The £300 million AIPF is split along the following lines: office, 63 per cent; retail, 30 per cent; industrial, 7 per cent. In addition to the fund and the £63 million of client holdings it manages, AIBIM also manages £136 million of other properties on behalf of institutional investment funds.
The total pie of just over £500 million is split £440 million in Ireland and £60 million in the UK. All of the fund's office and industrial investments are in Dublin, but it has some retail holdings in Cork, Limerick and Wexford. In common with other investment funds, AIPF has trouble finding suitably large investment properties outside Dublin.
"We also need properties where there is significant demand that will drive rental growth," she explains.
The Government's commitment under the National Development Plan to redirect development to areas outside Dublin is unlikely to make it more attractive for funds such as AIPF to invest outside the city, says Ms O'Shea.
"It may lead to more office and industrial development outside the capital but will not necessarily create tenant demand."
The strategy adopted by Ms O'Shea and her colleagues has resulted in the AIPF recording above average returns on a three and five-year basis and it is ranked number one in both categories by Mercer Consultants. In the nine months to September, the AIPF has returned 18.1 per cent compared to an average of 15.9 per cent and is currently ranked second.

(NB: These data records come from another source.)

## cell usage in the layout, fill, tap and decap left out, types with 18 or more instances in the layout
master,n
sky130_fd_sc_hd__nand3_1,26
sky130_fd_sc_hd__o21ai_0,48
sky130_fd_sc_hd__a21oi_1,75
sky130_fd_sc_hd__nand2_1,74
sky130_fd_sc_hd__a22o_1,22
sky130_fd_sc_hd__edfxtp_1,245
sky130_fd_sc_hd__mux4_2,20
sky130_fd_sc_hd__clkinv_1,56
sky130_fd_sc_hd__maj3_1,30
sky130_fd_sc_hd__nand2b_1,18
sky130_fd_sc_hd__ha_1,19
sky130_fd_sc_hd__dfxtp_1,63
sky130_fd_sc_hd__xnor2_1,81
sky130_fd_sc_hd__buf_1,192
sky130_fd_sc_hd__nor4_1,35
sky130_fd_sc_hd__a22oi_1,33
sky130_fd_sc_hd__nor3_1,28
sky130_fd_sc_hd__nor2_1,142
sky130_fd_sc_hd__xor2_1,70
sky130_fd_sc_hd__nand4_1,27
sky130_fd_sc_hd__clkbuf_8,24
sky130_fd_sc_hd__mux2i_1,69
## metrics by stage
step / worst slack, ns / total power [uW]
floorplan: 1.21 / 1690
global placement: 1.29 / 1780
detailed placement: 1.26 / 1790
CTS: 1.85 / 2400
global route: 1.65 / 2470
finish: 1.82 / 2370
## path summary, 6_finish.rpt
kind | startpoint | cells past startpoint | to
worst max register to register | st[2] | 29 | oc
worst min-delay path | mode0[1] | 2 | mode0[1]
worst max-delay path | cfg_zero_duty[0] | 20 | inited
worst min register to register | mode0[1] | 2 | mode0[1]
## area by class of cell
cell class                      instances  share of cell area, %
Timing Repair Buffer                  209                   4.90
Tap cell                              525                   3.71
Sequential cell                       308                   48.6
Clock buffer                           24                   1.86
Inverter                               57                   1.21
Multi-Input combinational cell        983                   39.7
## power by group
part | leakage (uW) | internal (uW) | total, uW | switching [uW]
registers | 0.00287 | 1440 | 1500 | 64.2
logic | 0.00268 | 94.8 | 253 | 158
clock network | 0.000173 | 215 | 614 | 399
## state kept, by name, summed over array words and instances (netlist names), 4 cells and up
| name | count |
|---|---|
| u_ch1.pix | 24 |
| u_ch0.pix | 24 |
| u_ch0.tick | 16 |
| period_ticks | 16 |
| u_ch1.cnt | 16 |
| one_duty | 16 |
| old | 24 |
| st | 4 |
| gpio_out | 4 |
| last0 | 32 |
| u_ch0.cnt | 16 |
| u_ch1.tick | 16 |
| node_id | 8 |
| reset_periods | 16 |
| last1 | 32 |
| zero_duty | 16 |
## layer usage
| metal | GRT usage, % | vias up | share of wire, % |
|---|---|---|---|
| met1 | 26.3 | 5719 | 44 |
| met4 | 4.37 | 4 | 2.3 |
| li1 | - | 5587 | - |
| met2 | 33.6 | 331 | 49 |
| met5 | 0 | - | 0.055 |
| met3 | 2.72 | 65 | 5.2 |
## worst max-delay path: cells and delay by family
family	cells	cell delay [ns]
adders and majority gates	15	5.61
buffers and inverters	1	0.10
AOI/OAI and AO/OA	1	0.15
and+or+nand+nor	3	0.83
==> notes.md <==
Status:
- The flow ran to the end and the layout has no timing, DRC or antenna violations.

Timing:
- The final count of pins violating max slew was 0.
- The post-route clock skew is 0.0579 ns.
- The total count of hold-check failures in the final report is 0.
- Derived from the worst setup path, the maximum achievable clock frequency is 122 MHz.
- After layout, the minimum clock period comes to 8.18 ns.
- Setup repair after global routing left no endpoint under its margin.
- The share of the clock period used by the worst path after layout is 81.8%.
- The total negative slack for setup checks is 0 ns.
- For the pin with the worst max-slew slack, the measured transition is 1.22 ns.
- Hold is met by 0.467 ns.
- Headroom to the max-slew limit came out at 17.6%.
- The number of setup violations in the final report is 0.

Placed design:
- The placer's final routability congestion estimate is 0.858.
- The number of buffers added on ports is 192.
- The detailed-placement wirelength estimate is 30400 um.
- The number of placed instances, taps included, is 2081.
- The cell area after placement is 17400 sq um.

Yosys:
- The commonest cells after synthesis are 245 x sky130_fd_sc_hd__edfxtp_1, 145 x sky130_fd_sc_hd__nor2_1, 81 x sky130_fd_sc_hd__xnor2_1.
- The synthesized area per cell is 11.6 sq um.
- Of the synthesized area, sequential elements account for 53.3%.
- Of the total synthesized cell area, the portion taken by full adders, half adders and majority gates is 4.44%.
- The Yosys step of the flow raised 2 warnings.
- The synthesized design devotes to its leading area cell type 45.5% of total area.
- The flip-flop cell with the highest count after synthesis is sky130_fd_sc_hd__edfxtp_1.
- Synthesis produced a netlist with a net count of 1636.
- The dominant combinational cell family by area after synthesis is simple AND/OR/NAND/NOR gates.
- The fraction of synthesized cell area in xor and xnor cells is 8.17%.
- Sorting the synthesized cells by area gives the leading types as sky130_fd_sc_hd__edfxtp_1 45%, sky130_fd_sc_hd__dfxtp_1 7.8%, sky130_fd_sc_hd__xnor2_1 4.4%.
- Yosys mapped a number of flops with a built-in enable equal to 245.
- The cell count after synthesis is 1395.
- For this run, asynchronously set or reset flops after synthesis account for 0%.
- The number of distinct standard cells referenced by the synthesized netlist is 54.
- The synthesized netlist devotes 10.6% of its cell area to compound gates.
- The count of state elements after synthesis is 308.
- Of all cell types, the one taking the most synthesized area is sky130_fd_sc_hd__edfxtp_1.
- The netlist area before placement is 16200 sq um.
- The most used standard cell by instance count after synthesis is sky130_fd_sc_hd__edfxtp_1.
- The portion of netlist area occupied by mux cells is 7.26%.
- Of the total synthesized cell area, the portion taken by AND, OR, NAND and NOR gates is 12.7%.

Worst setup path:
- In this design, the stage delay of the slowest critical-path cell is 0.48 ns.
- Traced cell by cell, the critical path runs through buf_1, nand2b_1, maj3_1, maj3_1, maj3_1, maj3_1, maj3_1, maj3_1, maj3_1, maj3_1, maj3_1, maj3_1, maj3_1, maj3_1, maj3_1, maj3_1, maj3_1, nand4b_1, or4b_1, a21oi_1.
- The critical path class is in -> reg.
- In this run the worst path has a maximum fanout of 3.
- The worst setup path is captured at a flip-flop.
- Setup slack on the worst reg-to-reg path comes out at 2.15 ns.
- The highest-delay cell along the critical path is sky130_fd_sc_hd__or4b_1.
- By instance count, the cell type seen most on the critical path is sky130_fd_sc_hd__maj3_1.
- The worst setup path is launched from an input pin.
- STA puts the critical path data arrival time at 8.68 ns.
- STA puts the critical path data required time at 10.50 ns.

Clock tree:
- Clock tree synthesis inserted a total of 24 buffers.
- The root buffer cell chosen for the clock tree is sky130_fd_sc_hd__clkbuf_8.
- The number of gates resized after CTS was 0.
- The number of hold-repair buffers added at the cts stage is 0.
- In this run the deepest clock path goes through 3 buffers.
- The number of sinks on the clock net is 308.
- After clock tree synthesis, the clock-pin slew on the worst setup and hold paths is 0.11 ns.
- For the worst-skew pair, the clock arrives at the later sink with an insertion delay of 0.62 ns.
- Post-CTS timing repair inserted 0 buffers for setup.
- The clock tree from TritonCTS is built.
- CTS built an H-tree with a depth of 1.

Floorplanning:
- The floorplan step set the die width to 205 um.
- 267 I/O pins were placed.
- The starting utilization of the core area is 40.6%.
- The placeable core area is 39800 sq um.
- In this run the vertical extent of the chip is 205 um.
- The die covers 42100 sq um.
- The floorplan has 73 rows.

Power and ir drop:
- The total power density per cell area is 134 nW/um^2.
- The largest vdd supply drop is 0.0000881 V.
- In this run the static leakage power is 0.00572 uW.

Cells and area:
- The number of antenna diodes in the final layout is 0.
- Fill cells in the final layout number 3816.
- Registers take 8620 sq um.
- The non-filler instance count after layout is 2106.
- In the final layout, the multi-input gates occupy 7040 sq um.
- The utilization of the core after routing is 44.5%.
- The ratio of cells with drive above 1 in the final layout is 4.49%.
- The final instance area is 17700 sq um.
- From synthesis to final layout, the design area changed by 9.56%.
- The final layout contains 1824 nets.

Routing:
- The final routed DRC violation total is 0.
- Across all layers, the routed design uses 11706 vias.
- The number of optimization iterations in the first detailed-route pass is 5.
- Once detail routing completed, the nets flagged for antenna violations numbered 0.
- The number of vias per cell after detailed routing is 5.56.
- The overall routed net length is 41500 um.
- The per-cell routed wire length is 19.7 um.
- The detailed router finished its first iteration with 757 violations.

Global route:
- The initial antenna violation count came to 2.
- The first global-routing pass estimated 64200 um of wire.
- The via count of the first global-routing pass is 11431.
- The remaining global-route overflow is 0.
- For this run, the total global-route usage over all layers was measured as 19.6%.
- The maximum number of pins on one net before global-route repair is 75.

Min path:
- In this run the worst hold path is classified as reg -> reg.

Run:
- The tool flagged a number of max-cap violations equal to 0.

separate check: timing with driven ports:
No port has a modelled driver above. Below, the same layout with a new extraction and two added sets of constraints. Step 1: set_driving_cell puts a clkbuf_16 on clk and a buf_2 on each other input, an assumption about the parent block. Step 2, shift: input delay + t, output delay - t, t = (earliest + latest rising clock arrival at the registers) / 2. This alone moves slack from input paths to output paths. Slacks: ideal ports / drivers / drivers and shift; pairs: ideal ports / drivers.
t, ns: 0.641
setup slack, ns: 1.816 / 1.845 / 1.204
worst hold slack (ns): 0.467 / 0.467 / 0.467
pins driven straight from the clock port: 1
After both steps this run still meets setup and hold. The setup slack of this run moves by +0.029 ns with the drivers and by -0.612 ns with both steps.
From an optimization exercise on the open Yosys and OpenROAD flow, aimed at small area and few clock cycles; shortcuts taken in it are not production practice.
The RTL was checked by simulation tests, not by an equivalence proof against the original design.
Power figures rest on the tool's default switching activity, not on a simulated workload.

## design/flow/config.mk

```make
export PLATFORM = sky130hd
export DESIGN_NAME = rapidlok_track_decoder
export DESIGN_NICKNAME = rapidlok_track_decoder
export VERILOG_FILES = /design/flow/design.v
export SDC_FILE = /design/flow/constraint.sdc
export NUM_CORES = 4
export LEC_CHECK = 0
export CAP_MARGIN = 20
export CORE_MARGIN = 2
export CORE_UTILIZATION = 40
export SLEW_MARGIN = 20
```

## design/flow/constraint.sdc

```tcl
create_clock -name core_clock -period 10.0 [get_ports {clk}]
set_input_delay 2.0000 -clock core_clock [delete_from_list [all_inputs] [get_ports {clk}]]
set_output_delay 2.0000 -clock core_clock [all_outputs]
set_load 0.01 [all_outputs]
```
From an optimization exercise on the open Yosys and OpenROAD flow, aimed at small area; shortcuts taken in it are not production practice.
The RTL was checked by simulation tests, not by an equivalence proof against the original design.
No activity file was given, so power comes from the tool's default toggle rates.

## flow/design.v

```verilog
module sensorimotor_rx #(
    parameter [6:0]  DEFAULT_ID   = 7'd1,
    parameter [15:0] WDT_LIMIT    = 16'd300,
    parameter        RX_BUF_CAP   = 36,
    parameter        TX_BUF_CAP   = 14,
    parameter [15:0] T_PRE        = 16'd3,
    parameter [15:0] T_POST       = 16'd2,
    parameter [15:0] T_TRAIL      = 16'd1,
    parameter        PAGE_SIZE    = 32,
    parameter [15:0] APP_LIMIT    = 16'h0800,
    parameter [23:0] SIG_EXPECTED = 24'h1E950F
) (
    input  wire         clk,
    input  wire         rst,             
    input  wire         boot_strap,      
    input  wire [7:0]   nvm_id_in,
    input  wire [7:0]   nvm_cfg_in,
    input  wire         svc,
    input  wire         tb,
    input  wire         rx_valid,
    input  wire [7:0]   rx_data,
    output wire         rx_pop,
    output wire [7:0]   tx_data,
    output wire         tx_write,
    input  wire         tx_ready,
    input  wire         tx_complete,
    output wire         de,
    output wire         re,
    output wire         motor_enable,
    output wire         motor_disable,
    output wire         motor_set_power,
    output wire [7:0]   motor_power,
    output wire         motor_set_dir,
    output wire         motor_dir,
    output wire         motor_set_limit,
    output wire [7:0]   motor_limit,
    output wire [7:0]   cfg_flags,
    input  wire [15:0]  telem_pos,
    input  wire [15:0]  telem_cur,
    input  wire [15:0]  telem_vel,
    input  wire [15:0]  telem_vsup,
    input  wire [15:0]  telem_temp,
    input  wire [15:0]  sensor_x,
    input  wire [15:0]  sensor_y,
    input  wire [15:0]  sensor_z,
    output wire         sensor_restart,
    output wire         nvm_we,
    output wire         nvm_waddr,       
    output wire [7:0]   nvm_wdata,
    output wire                   flash_we,
    output wire [15:0]            flash_addr,
    output wire [8*PAGE_SIZE-1:0] flash_data,
    output wire                   timer_irq_mask,
    input  wire [23:0]            sig_in,
    output reg  [3:0]   phase,
    output reg  [7:0]   err_count,
    output reg  [2:0]   last_cause,
    output wire         fatal,
    output wire [1:0]   fatal_code,
    output reg  [6:0]   own_id,
    output reg          stopped,
    output wire         boot_handoff,
    output wire         sys_reset_req
);
    localparam [3:0] PH_SYNCING   = 4'd0,
                     PH_AWAITING  = 4'd1,
                     PH_GETADDR   = 4'd2,
                     PH_READING   = 4'd3,
                     PH_EATING    = 4'd4,
                     PH_VERIFYING = 4'd5,
                     PH_PENDING   = 4'd6,
                     PH_FINISHED  = 4'd7,
                     PH_ERROR     = 4'd8;
    localparam [2:0] TA_RX    = 3'd0,
                     TA_MUTE  = 3'd1,
                     TA_PRE   = 3'd2,
                     TA_TX    = 3'd3,
                     TA_DRAIN = 3'd4,
                     TA_POST  = 3'd5,
                     TA_REL   = 3'd6,
                     TA_TRAIL = 3'd7;
    localparam [2:0] CAUSE_BAD_CHECKSUM = 3'd1,
                     CAUSE_ADDR_RANGE   = 3'd2,
                     CAUSE_INACTIVITY   = 3'd3,
                     CAUSE_ID_RANGE     = 3'd4,
                     CAUSE_LEN_RANGE    = 3'd5;
    localparam [3:0] K_REQDATA  = 4'd0,    
                     K_PING     = 4'd1,    
                     K_SETV0    = 4'd2,    
                     K_SETV1    = 4'd3,    
                     K_SETID    = 4'd4,    
                     K_SENSOR   = 4'd5,    
                     K_SETLIMIT = 4'd6,    
                     K_CONFIG   = 4'd7,    
                     K_RAW      = 4'd8,    
                     K_DATA_R   = 4'd10,   
                     K_SENSOR_R = 4'd11,   
                     K_PING_R   = 4'd12,   
                     K_SETID_R  = 4'd13,   
                     K_RAW_R    = 4'd14;   
    localparam [2:0] C_OTHER = 3'd0,
                     C_S     = 3'd1,       
                     C_R     = 3'd2,       
                     C_I     = 3'd3,       
                     C_W     = 3'd4;       
    localparam [8:0] WDT_SEED = 9'h1FF,
                     WDT_LAST = 9'h02C;
    assign boot_handoff  = stopped && !variant;
    assign sys_reset_req = stopped && variant;
    assign fatal      = 1'b0;
    assign fatal_code = 2'd0;
    reg         variant;             
    reg         half_synced;         
    reg         dyn;                 
    reg         yn;                  
    reg  [3:0]  kop;                 
    reg  [8:0]  cnt;                 
    reg  [7:0]  nacc;                
    reg  [8:0]  wdt;                 
    reg  [7:0]  cfg;
    reg         stop_pending;        
    reg  [6:0]  cursor;              
    reg  [2:0]  ccls;
    reg  [12:0] psum;                
    reg         phi;                 
    reg         rq;                  
    reg  [2:0]  ta_state;
    reg  [3:0]  ta_idx;              
    reg  [7:0]  sh [0:31];           
    wire rx_step   = svc && !stopped;
    wire consuming = !phase[3] && !(phase[2] && phase[1]);
    wire [7:0] b   = rx_data;
    assign rx_pop  = !rst && rx_step && consuming && rx_valid;
    wire rx_byte   = rx_step && consuming && rx_valid;
    reg [3:0] kb;
    reg       kb_cmd, kb_rsp;
    always @(*) begin
        kb_cmd = 1'b1;
        kb_rsp = 1'b0;
        case (b)
            8'hC0: kb = K_REQDATA;
            8'hE0: kb = K_PING;
            8'hB0: kb = K_SETV0;
            8'hB1: kb = K_SETV1;
            8'hA0: kb = K_SETLIMIT;
            8'h70: kb = K_SETID;
            8'h50: kb = K_CONFIG;
            8'h40: kb = K_SENSOR;
            8'h55: kb = K_RAW;
            8'h80: begin kb = K_DATA_R;   kb_cmd = 1'b0; kb_rsp = 1'b1; end
            8'h41: begin kb = K_SENSOR_R; kb_cmd = 1'b0; kb_rsp = 1'b1; end
            8'hE1: begin kb = K_PING_R;   kb_cmd = 1'b0; kb_rsp = 1'b1; end
            8'h71: begin kb = K_SETID_R;  kb_cmd = 1'b0; kb_rsp = 1'b1; end
            8'h56: begin kb = K_RAW_R;    kb_cmd = 1'b0; kb_rsp = 1'b1; end
            default: begin kb = 4'd15;    kb_cmd = 1'b0; end
        endcase
    end
    wire known_b = kb_rsp || (variant ? (b == 8'h55) : kb_cmd);
    wire k_rsp   = kop[3] && (kop[2] || kop[1]);
    wire k_raw   = (kop == K_RAW);
    wire k_plen0 = (kop[3:1] == 3'b000);
    wire k_setv  = (kop[3:1] == 3'b001);
    wire [7:0] tx_byte;
    wire       tx_fire;
    wire [7:0] sub_in = (ta_state == TA_TX) ? tx_byte : b;
    wire [7:0] nacc_d = nacc - sub_in;
    wire [7:0] p0 = sh[0];
    wire cnt_zero = (cnt == 9'd0);
    wire cnt_ones = (cnt == 9'h1FF);
    wire pend      = !rst && rx_step && (phase == PH_PENDING);
    wire rt        = !variant;
    wire d_reqdata = pend && (kop == K_REQDATA);
    wire d_setv    = pend && k_setv;
    wire d_setlim  = pend && (kop == K_SETLIMIT);
    wire d_setid   = pend && (kop == K_SETID);
    wire d_config  = pend && (kop == K_CONFIG);
    wire d_sensor  = pend && (kop == K_SENSOR);
    wire d_hshake  = pend && rt && k_raw && (ccls == C_S);
    wire d_boot    = pend && variant;
    wire w_ok      = (psum == 13'd0) && !phi && !cursor[6];
    wire sig_ok    = (sig_in == SIG_EXPECTED);
    reg  boot_ok;
    always @(*) begin
        case (ccls)
            C_S, C_R: boot_ok = 1'b1;
            C_I:      boot_ok = sig_ok;
            C_W:      boot_ok = w_ok;
            default:  boot_ok = 1'b0;
        endcase
    end
    wire b_write   = d_boot && (ccls == C_W) && w_ok;
    assign motor_enable    = d_setv;
    assign motor_disable   = d_reqdata || d_hshake;
    assign motor_set_power = d_reqdata || d_setv;
    assign motor_power     = k_setv ? p0 : 8'd0;
    assign motor_set_dir   = d_setv;
    assign motor_dir       = kop[0];
    assign motor_set_limit = d_setlim;
    assign motor_limit     = p0;
    assign cfg_flags       = cfg;
    assign sensor_restart  = d_sensor;
    assign nvm_we    = d_setid || d_config;
    assign nvm_waddr = kop[0];
    assign nvm_wdata = {p0[7] || !kop[0], p0[6:0]};
    assign flash_we       = b_write;
    assign flash_addr     = {4'd0, cursor, 5'd0};
    assign timer_irq_mask = b_write;
    genvar g;
    generate
        for (g = 0; g < PAGE_SIZE; g = g + 1) begin : g_page
            assign flash_data[8*g +: 8] = sh[31-g];
        end
    endgenerate
    wire q_data = d_reqdata || d_setv;
    wire q_any  = pend && ((kop[3:2] == 2'b00) || (kop[3:1] == 3'b010) ||
                           (k_raw && (variant || (ccls == C_S))));
    reg [7:0] op_byte;
    reg [3:0] tx_len;
    always @(*) begin
        if (variant) begin
            op_byte = yn ? 8'h59 : 8'h4E;
            tx_len  = 4'd3;
        end else begin
            case (kop)
                K_PING:   begin op_byte = 8'hE1; tx_len = 4'd4;  end
                K_SETID:  begin op_byte = 8'h71; tx_len = 4'd4;  end
                K_SENSOR: begin op_byte = 8'h41; tx_len = 4'd10; end
                K_RAW:    begin op_byte = 8'h56; tx_len = 4'd4;  end
                default:  begin op_byte = 8'h80; tx_len = 4'd14; end
            endcase
        end
    end
    wire tx_last = (ta_idx == tx_len);
    assign tx_byte = tx_last                 ? nacc :
                     (ta_idx[3:1] == 3'd0)   ? 8'hFF :
                     (ta_idx == 4'd2)        ? op_byte :
                     (ta_idx == 4'd3)        ? {1'b0, own_id} : sh[31];
    assign tx_fire  = !rst && tb && (ta_state == TA_TX) && tx_ready;
    assign tx_write = tx_fire;
    assign tx_data  = tx_byte;
    assign de = (ta_state == TA_TX) || (ta_state == TA_DRAIN) || (ta_state == TA_POST) ||
                (ta_state == TA_REL) || ((ta_state == TA_PRE) && (ta_idx != 4'd12));
    assign re = (ta_state == TA_RX) || (ta_state == TA_MUTE) ||
                ((ta_state == TA_TRAIL) && (ta_idx == 4'd15));
    wire flush_go = rx_step && (phase == PH_FINISHED) && (ta_state == TA_RX) && rq;
    wire rd_byte = rx_byte && (phase == PH_READING);
    wire sh_en   = rd_byte || tx_fire;
    integer i;
    always @(posedge clk) begin
        if (q_data) begin
            sh[27] <= telem_pos[15:8];
            sh[26] <= telem_pos[7:0];
            sh[25] <= telem_cur[15:8];
            sh[24] <= telem_cur[7:0];
            sh[23] <= telem_vel[15:8];
            sh[22] <= telem_vel[7:0];
            sh[21] <= telem_vsup[15:8];
            sh[20] <= telem_vsup[7:0];
            sh[19] <= telem_temp[15:8];
            sh[18] <= telem_temp[7:0];
        end else if (d_sensor) begin
            sh[27] <= sensor_x[15:8];
            sh[26] <= sensor_x[7:0];
            sh[25] <= sensor_y[15:8];
            sh[24] <= sensor_y[7:0];
            sh[23] <= sensor_z[15:8];
            sh[22] <= sensor_z[7:0];
        end else if (sh_en) begin
            sh[0] <= b;
            for (i = 1; i < 32; i = i + 1)
                sh[i] <= sh[i-1];
        end
    end
    always @(posedge clk) begin
        if (rst) begin
            variant         <= boot_strap;
            phase           <= PH_SYNCING;
            half_synced     <= 1'b0;
            err_count       <= 8'd0;
            last_cause      <= 3'd0;
            own_id          <= nvm_id_in[7] ? nvm_id_in[6:0] : DEFAULT_ID;
            cfg             <= nvm_cfg_in;
            stop_pending    <= 1'b0;
            stopped         <= 1'b0;
            cursor          <= 7'd0;
        end else if (rx_step) begin
            if (consuming) begin
                if (!rx_valid) begin
                    if (phase != PH_SYNCING) begin
                        wdt <= {wdt[7:0], wdt[8] ^ wdt[4]};
                        if (wdt == WDT_LAST) begin
                            phase      <= PH_ERROR;
                            last_cause <= CAUSE_INACTIVITY;
                        end
                    end
                end else begin
                    wdt <= WDT_SEED;
                    case (phase)
                        PH_SYNCING: begin
                            if (b == 8'hFF) begin
                                half_synced <= !half_synced;
                                if (half_synced) begin
                                    nacc  <= 8'h02;
                                    phase <= PH_AWAITING;
                                end
                            end else begin
                                half_synced <= 1'b0;
                                phase       <= PH_FINISHED;
                            end
                        end
                        PH_AWAITING: begin
                            kop <= kb;
                            if (known_b) begin
                                nacc  <= nacc_d;
                                phase <= PH_GETADDR;
                            end else begin
                                phase <= PH_FINISHED;
                            end
                        end
                        PH_GETADDR: begin
                            if (k_rsp) begin
                                nacc  <= nacc_d;
                                cnt   <= (kop == K_DATA_R) ? 9'd9 :
                                         (kop == K_SENSOR_R) ? 9'd5 : 9'h1FF;
                                dyn   <= 1'b0;
                                phase <= PH_EATING;
                            end else if (b[7]) begin
                                phase      <= PH_ERROR;
                                last_cause <= CAUSE_ADDR_RANGE;
                            end else if (b[6:0] == own_id) begin
                                nacc <= nacc_d;
                                cnt  <= 9'd0;
                                dyn  <= k_raw;
                                phase <= k_plen0 ? PH_VERIFYING : PH_READING;
                            end else begin
                                cnt   <= k_plen0 ? 9'h1FF : 9'd0;
                                dyn   <= k_raw;
                                phase <= PH_EATING;
                            end
                        end
                        PH_READING: begin
                            nacc <= nacc_d;
                            if (dyn) begin
                                if (b > 8'd34) begin
                                    phase      <= PH_ERROR;
                                    last_cause <= CAUSE_LEN_RANGE;
                                end else begin
                                    cnt         <= {1'b0, b};
                                    dyn         <= 1'b0;
                                    half_synced <= 1'b1;
                                end
                            end else begin
                                cnt <= cnt - 9'd1;
                                if (cnt_zero)
                                    phase <= PH_VERIFYING;
                            end
                            if (half_synced) begin
                                half_synced <= 1'b0;
                                case (b)
                                    8'h53:   ccls <= C_S;
                                    8'h52:   ccls <= C_R;
                                    8'h49:   ccls <= C_I;
                                    8'h57:   ccls <= (cnt == 9'd34) ? C_W : C_OTHER;
                                    default: ccls <= C_OTHER;
                                endcase
                            end
                        end
                        PH_EATING: begin
                            if (dyn) begin
                                dyn <= 1'b0;
                                cnt <= {1'b0, b};
                            end else begin
                                cnt <= cnt - 9'd1;
                                if (cnt_ones)
                                    phase <= PH_FINISHED;
                            end
                        end
                        default: begin  
                            nacc <= nacc_d;
                            if (nacc_d != 8'h00) begin
                                phase      <= PH_ERROR;
                                last_cause <= CAUSE_BAD_CHECKSUM;
                            end else if ((kop == K_SETID) && p0[7]) begin
                                phase      <= PH_ERROR;
                                last_cause <= CAUSE_ID_RANGE;
                            end else begin
                                phase <= PH_PENDING;
                            end
                        end
                    endcase
                end
            end else begin
                case (phase)
                    PH_PENDING: begin
                        yn <= boot_ok;
                        if (d_setid)  own_id          <= p0[6:0];
                        if (d_config) cfg             <= p0;
                        if (d_hshake || (d_boot && (ccls == C_R))) stop_pending <= 1'b1;
                        if (b_write)  cursor          <= cursor + 7'd1;
                        phase <= PH_FINISHED;
                    end
                    PH_FINISHED: begin
                        if (ta_state == TA_RX && !rq) begin
                            half_synced <= 1'b0;
                            if (stop_pending)
                                stopped <= 1'b1;
                            phase <= PH_SYNCING;
                        end
                    end
                    default: begin  
                        if (err_count != 8'hFF)
                            err_count <= err_count + 8'd1;
                        phase <= PH_FINISHED;
                    end
                endcase
            end
        end
        if (tx_fire)
            nacc <= nacc_d;
    end
    always @(posedge clk) begin
        if (!rst && rd_byte && !dyn) begin
            if (cnt == 9'd33)
                psum[7:0] <= b;
            else if (cnt == 9'd32) begin
                psum[12:8] <= b[4:0];
                phi        <= |b[7:5];
            end else
                psum <= psum - {5'd0, b};
        end
    end
    always @(posedge clk) begin
        if (rst) begin
            ta_state <= TA_RX;
            rq       <= 1'b0;
        end else begin
            if (q_any)
                rq <= 1'b1;
            if (flush_go)
                ta_state <= TA_MUTE;
            if (tb) begin
                case (ta_state)
                    TA_RX: ;
                    TA_MUTE: begin
                        ta_idx   <= 4'd12;
                        ta_state <= TA_PRE;
                    end
                    TA_PRE: begin
                        ta_idx <= ta_idx + 4'd1;         
                        if (ta_idx == 4'd15) ta_state <= TA_TX;
                    end
                    TA_TX: begin
                        if (tx_ready) begin
                            ta_idx <= ta_idx + 4'd1;
                            if (tx_last)
                                ta_state <= TA_DRAIN;
                        end
                    end
                    TA_DRAIN: begin
                        if (tx_complete) begin
                            ta_idx   <= 4'd13;
                            ta_state <= TA_POST;
                        end
                    end
                    TA_POST: begin
                        ta_idx <= ta_idx + 4'd1;         
                        if (ta_idx == 4'd15) ta_state <= TA_REL;
                    end
                    TA_REL: begin
                        ta_idx   <= 4'd14;
                        ta_state <= TA_TRAIL;
                    end
                    TA_TRAIL: begin
                        ta_idx <= ta_idx + 4'd1;         
                        if (ta_idx == 4'd15) begin
                            rq       <= 1'b0;
                            ta_state <= TA_RX;
                        end
                    end
                endcase
            end
        end
    end
endmodule
```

The annual returns over three years have been 32.2 per cent (industry average 27.8 per cent) and over five years 26.2 per cent (industry average 23.3 per cent).
Ms O'Shea attributes AIBIM's good performance to a number of factors apart from the basic strategy of chasing rental growth. One is the multi-disciplinary approach adopted by AIBIM.
"The property management team is very much part of the AIBIM asset management team. We sit down with the other teams - gilts, equities - and have regular weekly meetings. The result is that we take a more balanced view of investments," she claims.